Leadership Lessons: We’re All Followers Before Leaders

July 1, 2017
Dr. David Griffin explains that followership plays a critical, yet under-recognized, role in fire department success.

If you search for leadership books online, you will find hundreds of thousands of choices. If you search for followership books, you won’t find nearly as many. We are mesmerized and uncontrollably curious about what it takes to be a good leader. If we were just as interested in being a good follower, the progress of an organization and one’s own personal growth would be endless.

Defining followership

So, what exactly is followership? According to John McCallum, followership is a straightforward concept: “It is the ability to take direction well, to get in line behind a program, to be a part of a team, and to deliver on what is expected of you.” 

Think about the rank structure we have in emergency services. It’s structured for a reason. However, sometimes we let that structure inhibit decision-making, progress and organizational success. Why? Because we all seem to be focused on being the person in the lead role and with all the answers. A good follower focuses on more than this. He or she focuses on the mission, vision and values of an organization. We can’t all be the fire chief, so we probably should stop acting like we are and understand our role in our organization.

When I say “understand our role,” I mean that many of us are followers who also lead other individuals. In my case, I’m a leader of an engine company and a follower of my battalion chief, my assistant chief, my deputy chief and my fire chief. As you can see, I’m much more of a follower than a leader. Therefore, I must understand my role in both leadership and followership. Is this difficult at times? Yes, very much so.

Simply put, without followers, you have no leaders. Followers carry the torch.

What makes a good follower?

Is it someone who lays down and agrees to everything? No. Is it a person who says yes to everything? No. It’s someone who’s not afraid to speak openly, honestly and realistically about the past, present and future of an organization to its leaders. This isn’t always easy, but it’s essential for the progress of an organization. 

Being a good follower when you’re also a leader impacts the people around you. If you’re given an organizational directive and complain to your crew about how bad it is and how bad the organization’s leadership is, what does that do for the crew’s growth? What does it tell them about you? Well, this is what it does: Next time you give them a directive, they’re going to complain about you and your decision. Why? Because you did it to your leader so they feel they can do it to their leader—YOU.

This is a vicious cycle that cripples organizational growth and the progress of its members. Why do I know this? Because I used to be the guy not following and taking easy shots at the leaders any chance I could. You see, I didn’t understand the complexity of their leadership role nor had I ever experienced that much leadership responsibility. Thankfully, I learned the error of my ways from the exemplary people I work with every day. The organization I work for has great leaders and outstanding followers.
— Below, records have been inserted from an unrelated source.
===== src/rtl/filter_pipe_pkg.sv =====
// Shared types and constants for the filter pipeline sequencer.
package filter_pipe_pkg;

   localparam int RES_X_DEF = 32;
   localparam int RES_Y_DEF = 32;

   typedef enum logic [3:0] {
      IDLE    = 4'd0,
      LOAD    = 4'd1,
      SCAN0   = 4'd2,
      FLUSH0  = 4'd3,
      PAD0    = 4'd4,
      SCAN1   = 4'd5,
      FLUSH1  = 4'd6,
      PAD1    = 4'd7,
      READOUT = 4'd8
   } state_t;

   localparam logic [1:0] PLANE_R = 2'd0;
   localparam logic [1:0] PLANE_G = 2'd1;
   localparam logic [1:0] PLANE_B = 2'd2;

   localparam logic STAGE_SMOOTH = 1'b0;
   localparam logic STAGE_EDGE   = 1'b1;

endpackage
I’ve been working increasingly with private sector organizations to address the followership problem, and I’m continually confronted with the same issues. And these issues are not unique to emergency services. It’s in private industry, law firms, the medical field, educational environments and just about anywhere people are leading and following. It’s been going on for hundreds of years. It’s one of those problems that is always affecting organizations, no matter the type.
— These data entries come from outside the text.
<file path="src/rtl/sar_adc_out_if.sv">
// SAR ADC core-to-pad output interface: READY synchroniser, optional 1/2/4/8-sample
// averaging, registered parallel result bus and MSB-first serial stream with overrun flag.
module sar_adc_out_if #(
  parameter int NBITS        = 11,
  parameter int MODE_W       = 3,
  parameter int MAX_AVG_LOG2 = 3,
  parameter int SYNC_STAGES  = 2
) (
  input  logic              CLK,
  input  logic              RST,
  input  logic [NBITS-1:0]  CORE_B,
  input  logic              CORE_READY,
  input  logic [MODE_W-1:0] CORE_C,
  output logic [NBITS-1:0]  PAD_B_OUT,
  output logic              PAD_READY_OUT,
  output logic              SER_DO,
  output logic              SER_FRAME,
  output logic              OVR
);

  localparam int ACC_W = NBITS + MAX_AVG_LOG2;
  localparam int CNT_W = (MAX_AVG_LOG2 > 0) ? MAX_AVG_LOG2 : 1;
  localparam int BIT_W = (NBITS > 1) ? $clog2(NBITS) : 1;

  typedef enum logic {IDLE, SHIFT} ser_state_t;

  // Averaging exponent requested by the mode pins, limited to what the accumulator holds.
  function automatic logic [1:0] clamp_sel(input logic [1:0] c);
    if (int'(c) > MAX_AVG_LOG2) return 2'(MAX_AVG_LOG2);
    return c;
  endfunction

  function automatic logic [CNT_W-1:0] last_cnt(input logic [1:0] sel);
    return CNT_W'((32'd1 << sel) - 32'd1);
  endfunction

  // Divide by 2^sel with plain truncation toward zero.
  function automatic logic [NBITS-1:0] avg_trunc(input logic [ACC_W-1:0] sum,
                                                 input logic [1:0]       sel);
    logic [ACC_W-1:0] q;
    q = sum >> sel;
    return q[NBITS-1:0];
  endfunction

  logic [SYNC_STAGES-1:0] sync_q;
  logic                   rdy_prev_q;
  logic                   vld_p0;

  logic [ACC_W-1:0]       acc_q;
  logic [CNT_W-1:0]       cnt_q;
  logic [1:0]             sel_q;
  logic                   ser_q;

  ser_state_t             state_q;
  logic [NBITS-1:0]       sh_q;
  logic [BIT_W-1:0]       bit_cnt_q;

  logic                   cnt_zero;
  logic [1:0]             sel_eff;
  logic                   ser_eff;
  logic [ACC_W-1:0]       sum;
  logic                   avg_last;
  logic                   upd;
  logic [NBITS-1:0]       res;
  logic                   ser_load;
  logic                   ser_ovr;

  // Stage p0: READY synchroniser and registered rising-edge strobe.
  always_ff @(posedge CLK or posedge RST) begin
    if (RST) begin
      sync_q     <= '0;
      rdy_prev_q <= 1'b0;
      vld_p0     <= 1'b0;
    end else begin
      sync_q     <= {sync_q[SYNC_STAGES-2:0], CORE_READY};
      rdy_prev_q <= sync_q[SYNC_STAGES-1];
      vld_p0     <= sync_q[SYNC_STAGES-1] & ~rdy_prev_q;
    end
  end

  // Mode is taken from the pins only at the first sample of an average.
  always_comb begin
    cnt_zero = (cnt_q == '0);
    sel_eff  = cnt_zero ? clamp_sel(CORE_C[1:0]) : sel_q;
    ser_eff  = cnt_zero ? CORE_C[2] : ser_q;
    sum      = acc_q + ACC_W'(CORE_B);
    avg_last = (cnt_q == last_cnt(sel_eff));
    upd      = vld_p0 & avg_last;
    res      = avg_trunc(sum, sel_eff);
    ser_load = upd & ser_eff & ((state_q == IDLE) || (bit_cnt_q == '0));
    ser_ovr  = upd & ser_eff & (state_q == SHIFT) & (bit_cnt_q != '0);
  end

  // Stage p1: accumulate on every strobe, publish on the last sample of the average.
  always_ff @(posedge CLK or posedge RST) begin
    if (RST) begin
      acc_q         <= '0;
      cnt_q         <= '0;
      sel_q         <= '0;
      ser_q         <= 1'b0;
      PAD_B_OUT     <= '0;
      PAD_READY_OUT <= 1'b0;
    end else begin
      PAD_READY_OUT <= upd;
      if (vld_p0) begin
        if (cnt_zero) begin
          sel_q <= sel_eff;
          ser_q <= ser_eff;
        end
        if (avg_last) begin
          acc_q     <= '0;
          cnt_q     <= '0;
          PAD_B_OUT <= res;
        end else begin
          acc_q <= sum;
          cnt_q <= cnt_q + CNT_W'(1);
        end
      end
    end
  end

  // Serial FSM: bit_cnt_q counts the bits still to follow the one on SER_DO, so a
  // new word may reload on the last bit without a gap.
  always_ff @(posedge CLK or posedge RST) begin
    if (RST) begin
      state_q   <= IDLE;
      sh_q      <= '0;
      bit_cnt_q <= '0;
      SER_DO    <= 1'b0;
      SER_FRAME <= 1'b0;
      OVR       <= 1'b0;
    end else begin
      if (ser_ovr) OVR <= 1'b1;
      if (ser_load) begin
        state_q   <= SHIFT;
        sh_q      <= res << 1;
        bit_cnt_q <= BIT_W'(NBITS - 1);
        SER_DO    <= res[NBITS-1];
        SER_FRAME <= 1'b1;
      end else begin
        case (state_q)
          IDLE: begin
            SER_DO    <= 1'b0;
            SER_FRAME <= 1'b0;
          end
          SHIFT: begin
            if (bit_cnt_q != '0) begin
              SER_DO    <= sh_q[NBITS-1];
              sh_q      <= sh_q << 1;
              bit_cnt_q <= bit_cnt_q - BIT_W'(1);
            end else begin
              state_q   <= IDLE;
              SER_DO    <= 1'b0;
              SER_FRAME <= 1'b0;
            end
          end
          default: state_q <= IDLE;
        endcase
      end
    end
  end

endmodule

</file>
<file path="config.mk">
export PLATFORM = sky130hd
export DESIGN_NAME = sar_adc_out_if
export DESIGN_NICKNAME = d
export VERILOG_FILES = /design/src/rtl/sar_adc_out_if.sv
export SDC_FILE = /design/constraint.sdc
export NUM_CORES = 1
export LEC_CHECK = 0
export ABC_AREA = 1
export CAP_MARGIN = 20
export CORE_ASPECT_RATIO = 0.5
export CORE_MARGIN = 10
export CORE_UTILIZATION = 52
export CTS_CLUSTER_DIAMETER = 30
export DETAILED_ROUTE_END_ITERATION = 6
export GPL_ROUTABILITY_DRIVEN = 0
export GPL_TIMING_DRIVEN = 0
export PLACE_DENSITY = 0.78
export RECOVER_POWER = 25
export SETUP_SLACK_MARGIN = 0.05
export SYNTH_ARGS = -nofsm -noshare
export SYNTH_HDL_FRONTEND = slang
export SYNTH_SLANG_ARGS = --single-unit
</file>
<file path="constraint.sdc">
create_clock -name CLK -period 2.1 [get_ports CLK]
set_clock_uncertainty 0.2 [all_clocks]
set_input_delay 0.63 -clock CLK [delete_from_list [all_inputs] [get_ports CLK]]
set_output_delay 0.63 -clock CLK [all_outputs]
set_load 0.05 [all_outputs]
</file>
==> metrics <==
worst path arrival time=2.52 ns; WL final=between 10000 and 15000 um; Mapped Cells=480; cell chain of the critical path=dlygate4sd2_1, ha_4, nand2_2, nor2_2, and2_1, nand2_1, nand2_1, nand2_1, nand3_1, nand2_1, inv_1, nand2_2, nand2_1, nand2_1; number of global-route vias before repair=3457; slowest library cell on the worst path=ha_4; DRC violations left=1; share of cells above drive strength 1=0.425; mapped cell area=roughly 3400 sq um; relative slew slack=0.392; Pins Over Slew Limit=0; Clock Path Buffers=2; setup ws final=-0.426 ns; Vias=4095; met2 WL=~6000 um; Tmin final=2.53 ns; Worst Reg-to-Reg Cells=13; Chip Width=135 um; post-synthesis sequential area ratio=0.396; Met1 Routed Length=5150 um; crit path launch type=primary input; CTS root buf=clkbuf_16; ant diodes=0; largest cells by area after synthesis=dfrtp_1 40%, nand2_1 20%, nand3_1 9.2%; synthesis-stage register bit count=54; Final Hold Vio Count=0; failing checks=DRC, setup timing; HP Class=flip-flop to flip-flop; Synth cell types=28; grt total ovfl=0; final net count=roughly 600; Critical R2R Capture=SER_DO; I/O Buffers=31; final setup vio count=45; CTS tree=done; Final Util=0.854; Skew-Pair Late Insertion Delay=approximately 0.31 ns; initial DRC count=between 500 and 600; # rows=20; worst-path fanout max=4; CTS Buf Count=5; dpl hpwl=6130 um; first-pass GRT wire length=16600 um; Die Span Y=77.3 um; Routed Antenna Nets=0; Crit path top cell by count=nand2_1; initial core utilization=0.550; fillers=286; syn_area_per_cell=7.11 sq um; syn_nets=approximately 510; RR Startpoint=acc_q[9]; drt wl/cell=roughly 21 um; RSZ-0062 raised after global routing=true; post-DR vias/cell=6.22; initial antenna violation count=0; largest net degree at the start of global routing=31; Synth top area share=0.396; area delta synth->final=55.4%; met3 wire length=1470 um; Pre-Repair DR Iteration Count=7; Ports=32; die area=10400 sq um; critical path startpoint=CORE_B[9]; Highest Clock Rate=0.396 GHz; Tcrit/Tclk final=1.20; core area=6210 sq um; Max-Cap Viols=0; actual slew at the worst max-slew pin=just over 0.9 ns; Worst R2R Setup Slack=-0.29 ns; GR Util All Layers=0.195; CP required=2.09 ns; crit-path max cell delay=0.32 ns; setup tns final=-7.44 ns; # hold bufs at CTS=0; CTS H-Tree Depth=2; status=finished, violations left; Worst Path Buf+Inv=2; Critical Path Sink=SER_DO; Worst-path clk slew=0.07 ns; WP depth=14; Synth warnings=0; CTS sink cnt=54; max layer used=met4; critical path's top delay family=simple AND/OR/NAND/NOR gates; critical path class=primary input to flip-flop; biggest area consumer among synthesized cells=dfrtp_1; CP Capture Type=flip-flop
If we can remember that we’re all followers before we’re leaders, then that will reduce the problems exponentially. Why? Because then we can empathize with our leaders and understand the challenges they face on a larger scale.

For example, at the company officer level, I supervise three people, but think about my battalion chief. He has five times the number of people under him. How about my assistant chief? He has four times the number of people my battalion chief has under him. How about my deputy chief? Now he has all the assistant chief’s people and the battalion chief’s people, plus numerous administrative personnel. Now think about the big boss. He has everyone. Yes, span of control allows us to organize our structure much better. However, if one of those aforementioned leaders decides to not follow their respective leader, it’s a domino effect of failure, not because we’re bad people, but because we didn’t realize the importance of followership.

If you’re wondering about some of the characteristics of a good follower, here are a few to ponder the next time you’re in a difficult followership situation: 


F – Finds the positive in organizational decisions.

O – Observes the challenges that executive-level leaders face.

L – Listens intently to information given from the executive level and disseminates that information to their respective followers.

L – Leads their crew or battalion based on the organization’s mission, vision and values.

O – Organizes daily activities to ensure optimal work completion and development.

W – Welcomes new ideas from leaders and subordinates to increase organizational progress.

E – Exemplifies courage, strength and integrity.

R – Resists negativity, rumor mongering or undermining of leaders.

In sum

Remember, followership does not mean that you’re a “Yes person.” It means you understand an organizational directive and the impact you have on the success of that directive permeating through to your coworkers—and in a positive manner. Sometimes we all must reassess our reasons for not wanting to follow a new policy, procedure or memo and ask ourselves this: Are we hurting the mission, vision and values of an organization due to our lack of followership? I did this for about 4 years, and I assure you that all it did was cause problems. Thankfully, I know better now. I hope you can learn this as well.

Before you worry about becoming a good leader, focus on being a good follower. The rest will fall into place.